__The task__.
Here are some entries; quote each one exactly.

══ Materials provided ══

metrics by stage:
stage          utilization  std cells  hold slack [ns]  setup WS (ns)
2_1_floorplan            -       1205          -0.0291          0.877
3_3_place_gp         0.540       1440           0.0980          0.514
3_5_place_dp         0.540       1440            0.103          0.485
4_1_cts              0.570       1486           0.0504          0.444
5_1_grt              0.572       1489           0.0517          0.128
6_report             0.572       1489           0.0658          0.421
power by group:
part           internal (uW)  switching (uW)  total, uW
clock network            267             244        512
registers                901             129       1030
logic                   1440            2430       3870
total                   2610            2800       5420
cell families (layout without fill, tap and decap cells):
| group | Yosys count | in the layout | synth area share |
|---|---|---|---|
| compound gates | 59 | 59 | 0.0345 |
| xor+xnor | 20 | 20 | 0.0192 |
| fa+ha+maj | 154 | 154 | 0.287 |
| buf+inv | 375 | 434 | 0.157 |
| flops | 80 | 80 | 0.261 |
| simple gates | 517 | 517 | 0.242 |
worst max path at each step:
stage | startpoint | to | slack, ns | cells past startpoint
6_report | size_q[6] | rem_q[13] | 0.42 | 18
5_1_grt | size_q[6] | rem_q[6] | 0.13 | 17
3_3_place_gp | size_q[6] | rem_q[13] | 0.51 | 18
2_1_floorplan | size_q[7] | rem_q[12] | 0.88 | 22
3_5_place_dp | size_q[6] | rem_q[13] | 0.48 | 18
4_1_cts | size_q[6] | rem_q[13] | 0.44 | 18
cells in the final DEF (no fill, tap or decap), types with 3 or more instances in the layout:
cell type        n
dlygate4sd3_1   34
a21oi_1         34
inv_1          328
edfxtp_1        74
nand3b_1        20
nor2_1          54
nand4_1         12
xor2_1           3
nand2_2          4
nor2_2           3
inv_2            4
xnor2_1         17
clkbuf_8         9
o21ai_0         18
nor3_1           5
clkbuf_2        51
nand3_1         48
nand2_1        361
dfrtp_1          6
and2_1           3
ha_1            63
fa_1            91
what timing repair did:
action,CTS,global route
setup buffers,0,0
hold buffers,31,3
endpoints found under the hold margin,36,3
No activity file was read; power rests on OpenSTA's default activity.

═══

__Response area__.
metrics by stage:
stage          utilization  std cells  hold slack [ns]  setup WS (ns)
2_1_floorplan            -       1205          -0.0291          0.877
3_3_place_gp         0.540       1440           0.0980          0.514
3_5_place_dp         0.540       1440            0.103          0.485
4_1_cts              0.570       1486           0.0504          0.444
5_1_grt              0.572       1489           0.0517          0.128
6_report             0.572       1489           0.0658          0.421
power by group:
part           internal (uW)  switching (uW)  total, uW
clock network            267             244        512
registers                901             129       1030
logic                   1440            2430       3870
total                   2610            2800       5420
cell families (layout without fill, tap and decap cells):
| group | Yosys count | in the layout | synth area share |
|---|---|---|---|
| compound gates | 59 | 59 | 0.0345 |
| xor+xnor | 20 | 20 | 0.0192 |
| fa+ha+maj | 154 | 154 | 0.287 |
| buf+inv | 375 | 434 | 0.157 |
| flops | 80 | 80 | 0.261 |
| simple gates | 517 | 517 | 0.242 |
worst max path at each step:
stage | startpoint | to | slack, ns | cells past startpoint
6_report | size_q[6] | rem_q[13] | 0.42 | 18
5_1_grt | size_q[6] | rem_q[6] | 0.13 | 17
3_3_place_gp | size_q[6] | rem_q[13] | 0.51 | 18
2_1_floorplan | size_q[7] | rem_q[12] | 0.88 | 22
3_5_place_dp | size_q[6] | rem_q[13] | 0.48 | 18
4_1_cts | size_q[6] | rem_q[13] | 0.44 | 18
cells in the final DEF (no fill, tap or decap), types with 3 or more instances in the layout:
cell type        n
dlygate4sd3_1   34
a21oi_1         34
inv_1          328
edfxtp_1        74
nand3b_1        20
nor2_1          54
nand4_1         12
xor2_1           3
nand2_2          4
nor2_2           3
inv_2            4
xnor2_1         17
clkbuf_8         9
o21ai_0         18
nor3_1           5
clkbuf_2        51
nand3_1         48
nand2_1        361
dfrtp_1          6
and2_1           3
ha_1            63
fa_1            91
what timing repair did:
action,CTS,global route
setup buffers,0,0
hold buffers,31,3
endpoints found under the hold margin,36,3
No activity file was read; power rests on OpenSTA's default activity.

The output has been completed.